Hack Claims to Make BitTorrent Downloads Untraceable

While it is virtually impossible to find universal agreement for any technology topic, the 60+ damning comments on our story about the passing of the Digital Economy Bill (which followed the Digital Britain Report and crucially, amendment) suggest there are some. And here is a fundamental example of why we're all right and the MPs who passed it are so hopelessly wrong...

It's called (and you'll have to fill in the blanks for yourselves) 'SeedF**cker'. It's just 86 lines of C# code and it has been developed to make downloads using peer-to-peer software completely untraceable. The Register reports it works by not only faking the IP address of a server from where a file is downloaded (protecting the source), but also by flooding a torrent with dozens of fake peers (protecting the user). In short: such masking would lead the traffic monitoring attempts of the RIAA, MPA and MPAA on a wild and unending goose chase.

Interestingly SeedF**cker comes from an exploit discovered in BitTorent code last year, but could help safeguard its future and with a bit of tinkering it could be integrated into every mainstream P2P client.

All of which is just the latest example of how the Web evolves faster than the authorities and laws which aim to catch it out. Coders behind SeedF**cker admit it was produced because of the Digital Economy Bill and it could serve to make illegal downloading safer and more prevalent than it has ever been before. Of course all involved in the #debill (as it is referred to on Twitter) should have known this and now their draconian steps could lead to even more lost revenues as sympathy for the copyright holders' cause evaporates and P2P masking technology comes to the forefront.

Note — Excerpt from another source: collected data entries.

Source: an optimization exercise on an open RTL-to-GDS flow (aim: small area). Production flows keep margins and buffers that such runs may drop.
In this exercise RTL edits were held to simulation tests only and were not proved equivalent to the original.

// pdm_capture_pipeline
module pdm_capture_pipeline #(
  parameter int CHANNELS   = 4,
  parameter int CIC_ORDER  = 3,
  parameter int CIC_DELAY  = 1,
  parameter int ACC_WIDTH  = 32,
  parameter int PCM_WIDTH  = 16,
  parameter int FIFO_DEPTH = 8,
  localparam int CH_W  = (CHANNELS > 1) ? $clog2(CHANNELS) : 1,
  localparam int CNT_W = $clog2(FIFO_DEPTH) + 1
) (
  input  logic                 clk_i,
  input  logic                 rst_n_i,
  input  logic                 clk_en_i,
  input  logic                 pdm_i,
  input  logic                 pdm_valid_i,
  input  logic [CH_W-1:0]      pdm_channel_i,
  input  logic [6:0]           decimation_i,
  input  logic [4:0]           norm_shift_i,
  input  logic [15:0]          gain_i,
  output logic [PCM_WIDTH-1:0] pcm_o,
  output logic [CH_W-1:0]      pcm_channel_o,
  output logic                 pcm_valid_o,
  input  logic                 pcm_ready_i,
  output logic [CNT_W-1:0]     fifo_count_o,
  output logic                 overflow_o,
  input  logic                 clear_overflow_i
);
Size: roughly 2200 cells after synthesis, roughly 520 flip-flops, ~29000 µm² of cells after synthesis.
export LEC_CHECK = 0
export ABC_AREA = 1
export CAP_MARGIN = 20
export CORE_MARGIN = 2
export CORE_UTILIZATION = 50
export CTS_BUF_LIST = sky130_fd_sc_hd__clkbuf_8
export CTS_CLUSTER_DIAMETER = 60
export CTS_CLUSTER_SIZE = 16
export GPL_ROUTABILITY_DRIVEN = 0
export PLACE_DENSITY = 0.75
export SLEW_MARGIN = 20
export SYNTH_HIERARCHICAL = 1
export SYNTH_MINIMUM_KEEP_SIZE = 0
create_clock -name core_clock -period 11.0 [get_ports {clk_i}]
standard.sh (not shown) runs the stock make flow with config.mk's settings and CLKGATE_MAP_FILE= SYNTH_SCRIPT=/design/flow/synth_recipe.tcl, a recipe that flattens the netlist after the stock synthesis.
==> flow/flow/run.sh <==
#!/bin/bash
# The standard layout (standard.sh: the standard synthesis, then ORFS to finish) with three
# changes:
#  - Yosys's ABC technology mapping uses flow/abc_area.script (area-oriented &nf mapping, with
#    no buffering or sizing: the layout's repair steps size and buffer the netlist); the
#    ORFS scripts are copied to scripts_area/ with only that file replaced;
#  - the port buffers that global placement inserts are the smallest buffer cell;
#  - clock tree synthesis inserts no dummy loads.
# Each make run's full output goes to its own log here; ORFS keeps each step's log under
# orfs/logs/.
set -euo pipefail
rm -rf scripts_area
cp -r "$FLOW_HOME/scripts" scripts_area
cp flow/abc_area.script scripts_area/abc_area.script
export BUFFER_PORTS_ARGS="-buffer_cell sky130_fd_sc_hd__buf_1"
export CTS_ARGS="-sink_clustering_enable -repair_clock_nets -sink_clustering_size 16 -sink_clustering_max_diameter 60 -buf_list sky130_fd_sc_hd__clkbuf_8 -dont_use_dummy_load"
bash standard.sh SCRIPTS_DIR="$PWD/scripts_area" synth > flow_synth.log 2>&1
bash standard.sh finish > flow_make.log 2>&1
==> flow/flow/abc_area.script <==
strash
&get -n
&st
&dch
&nf -R 200
&put
topo
stime -c
The baseline completed with no timing, DRC or antenna violations.
Next try:
--- a/flow/flow/run.sh
+++ b/flow/flow/run.sh
@@ -14,5 +14,5 @@
 cp flow/abc_area.script scripts_area/abc_area.script
 export BUFFER_PORTS_ARGS="-buffer_cell sky130_fd_sc_hd__buf_1"
-export CTS_ARGS="-sink_clustering_enable -repair_clock_nets -sink_clustering_size 16 -sink_clustering_max_diameter 60 -buf_list sky130_fd_sc_hd__clkbuf_8 -dont_use_dummy_load"
+export CTS_ARGS="-sink_clustering_enable -repair_clock_nets -sink_clustering_size 12 -sink_clustering_max_diameter 50 -buf_list {sky130_fd_sc_hd__clkbuf_4 sky130_fd_sc_hd__clkbuf_8} -dont_use_dummy_load"
 bash standard.sh SCRIPTS_DIR="$PWD/scripts_area" synth > flow_synth.log 2>&1
 bash standard.sh finish > flow_make.log 2>&1
Settings changed: CORE_UTILIZATION 50 to 40, GPL_ROUTABILITY_DRIVEN 0 to not set.
Synthesized cell count is unchanged.
Cell count increases by 6.8%.
Setup slack is better by 0.030 ns.
Die area is higher by 25%.
First-iteration DRC count went down by 5.0%.
Worst hold slack gains 0.018 ns.
Routed wire length went up by 2.5%.
Final area came out higher by 1.5%.
Next try:
--- a/flow/flow/run.sh
+++ b/flow/flow/run.sh
@@ -14,5 +14,5 @@
 cp flow/abc_area.script scripts_area/abc_area.script
 export BUFFER_PORTS_ARGS="-buffer_cell sky130_fd_sc_hd__buf_1"
-export CTS_ARGS="-sink_clustering_enable -repair_clock_nets -sink_clustering_size 12 -sink_clustering_max_diameter 50 -buf_list {sky130_fd_sc_hd__clkbuf_4 sky130_fd_sc_hd__clkbuf_8} -dont_use_dummy_load"
+export CTS_ARGS="-sink_clustering_enable -repair_clock_nets -sink_clustering_size 10 -sink_clustering_max_diameter 40 -buf_list sky130_fd_sc_hd__clkbuf_4 -dont_use_dummy_load"
 bash standard.sh SCRIPTS_DIR="$PWD/scripts_area" synth > flow_synth.log 2>&1
 bash standard.sh finish > flow_make.log 2>&1
After rerunning: Critical path depth decreases by 2; final area is lower by 0.80%; count of clock-buffer cells in the layout went up by 16; sequential share of layout area is higher by 0.37 points.
Next try:
Settings changed: GPL_TIMING_DRIVEN set to 0.
=>
- register-to-register slack improves by 0.05 ns
- utilization hardly moves
- final cell count drops by 0.69%
- worst hold slack improved by 0.0036 ns
- die area does not change
Next try:
--- a/flow/flow/run.sh
+++ b/flow/flow/run.sh
@@ -14,5 +14,5 @@
 cp flow/abc_area.script scripts_area/abc_area.script
 export BUFFER_PORTS_ARGS="-buffer_cell sky130_fd_sc_hd__buf_1"
-export CTS_ARGS="-sink_clustering_enable -repair_clock_nets -sink_clustering_size 10 -sink_clustering_max_diameter 40 -buf_list sky130_fd_sc_hd__clkbuf_4 -dont_use_dummy_load"
+export CTS_ARGS="-sink_clustering_enable -repair_clock_nets -sink_clustering_size 16 -sink_clustering_max_diameter 60 -buf_list sky130_fd_sc_hd__clkbuf_8 -dont_use_dummy_load"
 bash standard.sh SCRIPTS_DIR="$PWD/scripts_area" synth > flow_synth.log 2>&1
 bash standard.sh finish > flow_make.log 2>&1
Settings changed: GPL_TIMING_DRIVEN 0 to not set.
Outcome:
- global-route usage barely changes
- wire length grows by 1.3%
- design area barely changes
- maximum frequency decreases by about 0.5%

[afterwards: timing with drivers on the ports]
No port has a modelled driver above. Below, the same layouts with a new extraction and two added sets of constraints.
Step 1 sets driving cells, clkbuf_16 on the clock port and buf_2 on the other inputs (assumed; they add their load-dependent delay and slew).
Step 2 moves the port delays by t, midway between the first and last clock arrival at a register: inputs arrive t later, outputs are due t later. That takes back most of the time a late clock gives input paths.
Three values: ideal, step 1, step 2; two values: the first two.
run	shift t [ns]	slack for setup (ns)	hold slack, ns	worst data-port slew with drivers (ns)
the first run	0.642	0.323 / 0.323 / 0.323	0.277 / 0.277 / 0.277	0.12
the second run	0.701	0.353 / 0.353 / 0.353	0.294 / 0.294 / 0.294	0.14
the third run	0.834	0.345 / 0.345 / 0.345	0.332 / 0.332 / 0.332	0.13
the fourth run	0.795	0.395 / 0.395 / 0.393	0.336 / 0.336 / 0.336	0.14
the fifth run	0.651	0.338 / 0.338 / 0.338	0.335 / 0.335 / 0.335	0.15
After both steps setup and hold are still met in every run listed. For the fourth run, which loses most, drivers alone change the setup slack by 0.000 ns; drivers and shift together by -0.002 ns.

So let's reiterate the sane approach: distribution models need to evolve. Their smaller file size meant music was first targeted by downloaders and over the last 10 years these models have greatly improved through the likes of online stores such as iTunes and streaming services such as Spotify, Napster (ironically once an illegal download tool itself) and Last.fm. There isn't really a justification for users to steal music anymore, though improvements can still be made.

Where it does need to change drastically is video - a sector only relatively recently exploited thanks to ever faster broadband connections. Here the backward thinking of regionalised discs, snail speed roll out of content from country to country and rip-off pricing for HD material means for many illegally downloading their favourite shows or films is the only way to get them without incurring months - and sometimes years - of wait. Multi-format global day one availability (cinema, Blu-ray, DVD, download and streaming) is the only way forward, you know it and I know it.

Until then putting short term profits and lawsuits first simply won't work for either the government or the copyright holders they so desperately try to protect. The ingenuity that runs through the core of the Internet will always be more nimble than those who seek to control it for their own gain. Furthermore, with an election coming, there has never been a better time to make your voice heard...


via The Register

theyworkforthebpi.com (site detailing how every MP voted on the DEB)

theyworkforyou.com (site keeping tabs on individual MPs, UK parliaments and assemblies)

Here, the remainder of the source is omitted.